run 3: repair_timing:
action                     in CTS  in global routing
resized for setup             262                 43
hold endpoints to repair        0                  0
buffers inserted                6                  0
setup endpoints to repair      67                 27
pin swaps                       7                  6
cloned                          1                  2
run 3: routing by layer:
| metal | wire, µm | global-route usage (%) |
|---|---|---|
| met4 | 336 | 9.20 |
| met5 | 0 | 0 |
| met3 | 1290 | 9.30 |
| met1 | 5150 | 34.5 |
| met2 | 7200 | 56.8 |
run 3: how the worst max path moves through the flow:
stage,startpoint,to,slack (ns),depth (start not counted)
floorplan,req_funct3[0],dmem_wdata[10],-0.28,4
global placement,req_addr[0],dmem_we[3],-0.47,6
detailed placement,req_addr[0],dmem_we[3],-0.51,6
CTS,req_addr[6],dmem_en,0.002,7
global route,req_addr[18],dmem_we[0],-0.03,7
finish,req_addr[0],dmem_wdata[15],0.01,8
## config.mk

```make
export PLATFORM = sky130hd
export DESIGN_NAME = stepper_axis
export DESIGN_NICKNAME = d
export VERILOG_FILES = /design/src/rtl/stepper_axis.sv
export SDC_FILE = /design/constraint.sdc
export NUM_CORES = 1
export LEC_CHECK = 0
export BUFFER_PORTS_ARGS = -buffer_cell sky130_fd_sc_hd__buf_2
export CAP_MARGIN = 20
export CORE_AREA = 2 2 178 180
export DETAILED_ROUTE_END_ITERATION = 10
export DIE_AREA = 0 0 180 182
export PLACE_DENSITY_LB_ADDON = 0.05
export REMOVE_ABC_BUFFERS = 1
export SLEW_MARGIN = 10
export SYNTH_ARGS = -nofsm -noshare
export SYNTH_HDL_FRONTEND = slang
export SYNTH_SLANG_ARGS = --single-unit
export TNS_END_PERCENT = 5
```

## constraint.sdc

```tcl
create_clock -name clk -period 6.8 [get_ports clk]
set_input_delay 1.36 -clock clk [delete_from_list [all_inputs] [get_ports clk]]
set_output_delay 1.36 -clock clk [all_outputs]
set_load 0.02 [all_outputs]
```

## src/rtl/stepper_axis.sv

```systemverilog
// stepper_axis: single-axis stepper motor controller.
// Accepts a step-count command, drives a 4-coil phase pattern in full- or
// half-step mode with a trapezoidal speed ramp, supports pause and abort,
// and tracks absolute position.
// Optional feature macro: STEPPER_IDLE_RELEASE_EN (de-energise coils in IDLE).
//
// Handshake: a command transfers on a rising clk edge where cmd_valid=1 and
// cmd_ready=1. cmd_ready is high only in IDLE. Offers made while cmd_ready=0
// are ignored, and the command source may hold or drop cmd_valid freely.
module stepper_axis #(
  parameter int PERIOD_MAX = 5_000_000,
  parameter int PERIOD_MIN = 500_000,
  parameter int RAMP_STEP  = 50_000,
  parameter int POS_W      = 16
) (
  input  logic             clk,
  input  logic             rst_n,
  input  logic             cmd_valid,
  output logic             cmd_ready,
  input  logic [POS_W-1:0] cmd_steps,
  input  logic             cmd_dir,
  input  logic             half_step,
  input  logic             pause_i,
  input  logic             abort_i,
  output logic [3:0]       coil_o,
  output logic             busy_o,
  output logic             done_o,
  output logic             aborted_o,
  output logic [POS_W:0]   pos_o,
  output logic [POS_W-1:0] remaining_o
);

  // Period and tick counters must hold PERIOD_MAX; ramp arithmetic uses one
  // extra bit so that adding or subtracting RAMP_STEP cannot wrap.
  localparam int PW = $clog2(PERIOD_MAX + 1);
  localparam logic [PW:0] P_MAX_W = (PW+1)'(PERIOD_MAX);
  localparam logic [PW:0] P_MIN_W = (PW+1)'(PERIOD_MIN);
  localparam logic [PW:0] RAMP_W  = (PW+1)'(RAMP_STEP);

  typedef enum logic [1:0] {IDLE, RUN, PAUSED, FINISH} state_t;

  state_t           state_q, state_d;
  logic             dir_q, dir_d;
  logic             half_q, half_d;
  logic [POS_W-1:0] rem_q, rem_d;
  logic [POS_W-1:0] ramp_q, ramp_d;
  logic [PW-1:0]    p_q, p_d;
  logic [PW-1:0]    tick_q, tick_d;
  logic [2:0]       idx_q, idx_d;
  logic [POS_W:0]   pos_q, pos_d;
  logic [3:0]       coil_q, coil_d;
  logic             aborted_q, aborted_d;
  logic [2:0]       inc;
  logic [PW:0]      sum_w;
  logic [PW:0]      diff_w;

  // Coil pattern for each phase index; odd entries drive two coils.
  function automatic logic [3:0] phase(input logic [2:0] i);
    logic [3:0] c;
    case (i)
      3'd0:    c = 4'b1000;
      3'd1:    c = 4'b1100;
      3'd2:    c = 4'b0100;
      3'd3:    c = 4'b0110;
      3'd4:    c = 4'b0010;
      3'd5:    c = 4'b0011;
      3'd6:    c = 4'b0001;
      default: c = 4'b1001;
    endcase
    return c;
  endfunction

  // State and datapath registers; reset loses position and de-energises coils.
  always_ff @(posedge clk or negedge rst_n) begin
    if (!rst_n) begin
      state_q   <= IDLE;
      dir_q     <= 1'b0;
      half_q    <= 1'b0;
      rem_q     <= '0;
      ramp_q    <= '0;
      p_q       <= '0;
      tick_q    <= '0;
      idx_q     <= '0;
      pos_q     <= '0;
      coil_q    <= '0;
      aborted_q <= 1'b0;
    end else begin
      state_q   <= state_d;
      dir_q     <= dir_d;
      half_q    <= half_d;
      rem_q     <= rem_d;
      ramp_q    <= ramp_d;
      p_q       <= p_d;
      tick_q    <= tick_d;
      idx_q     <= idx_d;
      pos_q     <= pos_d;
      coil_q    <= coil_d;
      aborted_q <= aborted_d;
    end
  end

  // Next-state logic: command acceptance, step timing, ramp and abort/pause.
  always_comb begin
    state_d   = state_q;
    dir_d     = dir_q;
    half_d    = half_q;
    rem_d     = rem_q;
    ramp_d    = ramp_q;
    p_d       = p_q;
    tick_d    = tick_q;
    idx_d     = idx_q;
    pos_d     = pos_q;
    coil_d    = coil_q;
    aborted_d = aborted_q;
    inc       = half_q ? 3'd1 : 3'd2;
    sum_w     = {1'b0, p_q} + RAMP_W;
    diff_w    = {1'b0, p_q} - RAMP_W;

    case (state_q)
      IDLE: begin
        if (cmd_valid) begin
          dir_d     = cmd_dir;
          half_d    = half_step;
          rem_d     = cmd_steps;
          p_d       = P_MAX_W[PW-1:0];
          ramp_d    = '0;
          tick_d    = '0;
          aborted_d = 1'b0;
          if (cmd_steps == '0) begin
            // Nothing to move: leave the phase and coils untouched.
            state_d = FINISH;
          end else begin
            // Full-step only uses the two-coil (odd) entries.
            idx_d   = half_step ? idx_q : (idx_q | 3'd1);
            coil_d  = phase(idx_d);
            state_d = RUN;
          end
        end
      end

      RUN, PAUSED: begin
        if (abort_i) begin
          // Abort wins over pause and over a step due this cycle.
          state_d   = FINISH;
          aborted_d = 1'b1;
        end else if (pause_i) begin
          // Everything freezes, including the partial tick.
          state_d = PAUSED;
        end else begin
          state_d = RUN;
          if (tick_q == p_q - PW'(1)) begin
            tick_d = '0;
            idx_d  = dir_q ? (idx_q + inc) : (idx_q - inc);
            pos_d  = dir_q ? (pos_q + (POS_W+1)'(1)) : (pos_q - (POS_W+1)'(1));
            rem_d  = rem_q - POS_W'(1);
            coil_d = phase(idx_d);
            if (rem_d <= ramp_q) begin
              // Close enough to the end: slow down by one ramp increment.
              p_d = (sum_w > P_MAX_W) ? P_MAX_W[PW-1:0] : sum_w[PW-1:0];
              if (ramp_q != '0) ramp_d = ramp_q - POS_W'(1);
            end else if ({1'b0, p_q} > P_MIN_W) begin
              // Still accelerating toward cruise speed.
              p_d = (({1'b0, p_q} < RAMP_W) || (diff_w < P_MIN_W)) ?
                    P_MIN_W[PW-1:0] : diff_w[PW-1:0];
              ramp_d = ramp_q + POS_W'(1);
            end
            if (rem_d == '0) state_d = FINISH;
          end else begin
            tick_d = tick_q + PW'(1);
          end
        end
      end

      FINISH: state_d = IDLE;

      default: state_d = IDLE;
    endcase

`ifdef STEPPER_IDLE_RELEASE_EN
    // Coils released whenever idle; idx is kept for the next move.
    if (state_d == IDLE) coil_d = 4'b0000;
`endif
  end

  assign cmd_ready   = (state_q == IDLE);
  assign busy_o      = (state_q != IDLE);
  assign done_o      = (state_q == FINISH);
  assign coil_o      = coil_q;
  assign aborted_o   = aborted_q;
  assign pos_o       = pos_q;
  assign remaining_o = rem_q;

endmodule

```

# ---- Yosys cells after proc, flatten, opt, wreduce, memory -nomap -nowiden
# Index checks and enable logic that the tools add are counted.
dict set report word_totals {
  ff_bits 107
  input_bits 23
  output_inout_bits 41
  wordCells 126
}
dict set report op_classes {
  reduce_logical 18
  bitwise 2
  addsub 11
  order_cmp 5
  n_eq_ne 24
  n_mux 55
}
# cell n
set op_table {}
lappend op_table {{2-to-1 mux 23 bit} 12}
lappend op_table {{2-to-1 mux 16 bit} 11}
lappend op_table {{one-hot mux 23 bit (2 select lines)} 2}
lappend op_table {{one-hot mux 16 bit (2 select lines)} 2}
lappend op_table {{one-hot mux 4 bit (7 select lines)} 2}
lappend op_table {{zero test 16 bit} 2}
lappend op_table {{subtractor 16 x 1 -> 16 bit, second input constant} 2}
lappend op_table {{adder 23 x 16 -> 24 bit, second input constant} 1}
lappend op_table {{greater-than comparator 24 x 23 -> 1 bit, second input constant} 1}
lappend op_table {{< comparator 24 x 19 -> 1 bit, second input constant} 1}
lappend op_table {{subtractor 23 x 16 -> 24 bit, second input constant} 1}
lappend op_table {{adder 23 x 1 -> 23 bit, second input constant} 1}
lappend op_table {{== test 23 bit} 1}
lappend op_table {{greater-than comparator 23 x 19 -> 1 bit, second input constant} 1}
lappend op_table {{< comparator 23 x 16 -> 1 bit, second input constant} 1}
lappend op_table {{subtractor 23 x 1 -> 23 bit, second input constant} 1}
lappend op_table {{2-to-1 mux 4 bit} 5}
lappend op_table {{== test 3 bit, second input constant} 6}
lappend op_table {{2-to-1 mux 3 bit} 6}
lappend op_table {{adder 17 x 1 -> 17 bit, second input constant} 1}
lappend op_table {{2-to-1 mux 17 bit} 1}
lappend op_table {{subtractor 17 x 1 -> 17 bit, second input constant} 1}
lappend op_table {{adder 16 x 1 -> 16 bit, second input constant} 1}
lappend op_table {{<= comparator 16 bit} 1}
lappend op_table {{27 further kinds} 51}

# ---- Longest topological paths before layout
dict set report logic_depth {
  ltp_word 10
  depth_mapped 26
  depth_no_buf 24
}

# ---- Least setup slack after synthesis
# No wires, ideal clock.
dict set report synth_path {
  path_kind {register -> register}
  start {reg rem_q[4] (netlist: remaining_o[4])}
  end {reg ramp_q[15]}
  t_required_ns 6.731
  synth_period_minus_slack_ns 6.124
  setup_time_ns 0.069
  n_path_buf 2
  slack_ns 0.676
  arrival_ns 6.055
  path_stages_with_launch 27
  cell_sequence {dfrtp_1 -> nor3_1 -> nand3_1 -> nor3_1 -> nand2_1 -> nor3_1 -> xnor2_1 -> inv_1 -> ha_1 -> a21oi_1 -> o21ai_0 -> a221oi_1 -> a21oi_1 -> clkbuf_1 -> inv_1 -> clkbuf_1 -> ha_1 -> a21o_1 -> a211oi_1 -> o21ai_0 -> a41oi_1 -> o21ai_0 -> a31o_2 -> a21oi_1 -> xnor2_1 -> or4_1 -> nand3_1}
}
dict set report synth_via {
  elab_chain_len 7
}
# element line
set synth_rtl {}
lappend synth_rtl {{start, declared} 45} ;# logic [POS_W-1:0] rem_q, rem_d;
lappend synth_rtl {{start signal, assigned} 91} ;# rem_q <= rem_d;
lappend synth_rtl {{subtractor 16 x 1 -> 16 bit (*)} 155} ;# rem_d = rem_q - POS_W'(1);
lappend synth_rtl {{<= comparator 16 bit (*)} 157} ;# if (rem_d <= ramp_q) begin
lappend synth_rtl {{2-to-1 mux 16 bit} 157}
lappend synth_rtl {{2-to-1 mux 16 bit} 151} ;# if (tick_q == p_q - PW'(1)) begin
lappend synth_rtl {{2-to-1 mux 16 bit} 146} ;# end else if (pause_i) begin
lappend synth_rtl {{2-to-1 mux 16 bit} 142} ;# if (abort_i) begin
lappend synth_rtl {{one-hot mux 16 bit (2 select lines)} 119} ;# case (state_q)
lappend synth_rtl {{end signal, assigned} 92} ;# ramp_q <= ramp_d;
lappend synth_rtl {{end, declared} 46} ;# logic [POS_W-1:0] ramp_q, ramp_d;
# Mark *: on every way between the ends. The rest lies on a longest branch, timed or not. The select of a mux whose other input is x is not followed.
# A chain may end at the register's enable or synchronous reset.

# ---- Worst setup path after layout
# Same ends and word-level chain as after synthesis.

#####

Task brief: One inclusive range is required: first line of the data through the line containing "run 3: how the". Set it down exactly and output nothing else.

Reply to the task:
run 3: repair_timing:
action                     in CTS  in global routing
resized for setup             262                 43
hold endpoints to repair        0                  0
buffers inserted                6                  0
setup endpoints to repair      67                 27
pin swaps                       7                  6
cloned                          1                  2
run 3: routing by layer:
| metal | wire, µm | global-route usage (%) |
|---|---|---|
| met4 | 336 | 9.20 |
| met5 | 0 | 0 |
| met3 | 1290 | 9.30 |
| met1 | 5150 | 34.5 |
| met2 | 7200 | 56.8 |
run 3: how the worst max path moves through the flow:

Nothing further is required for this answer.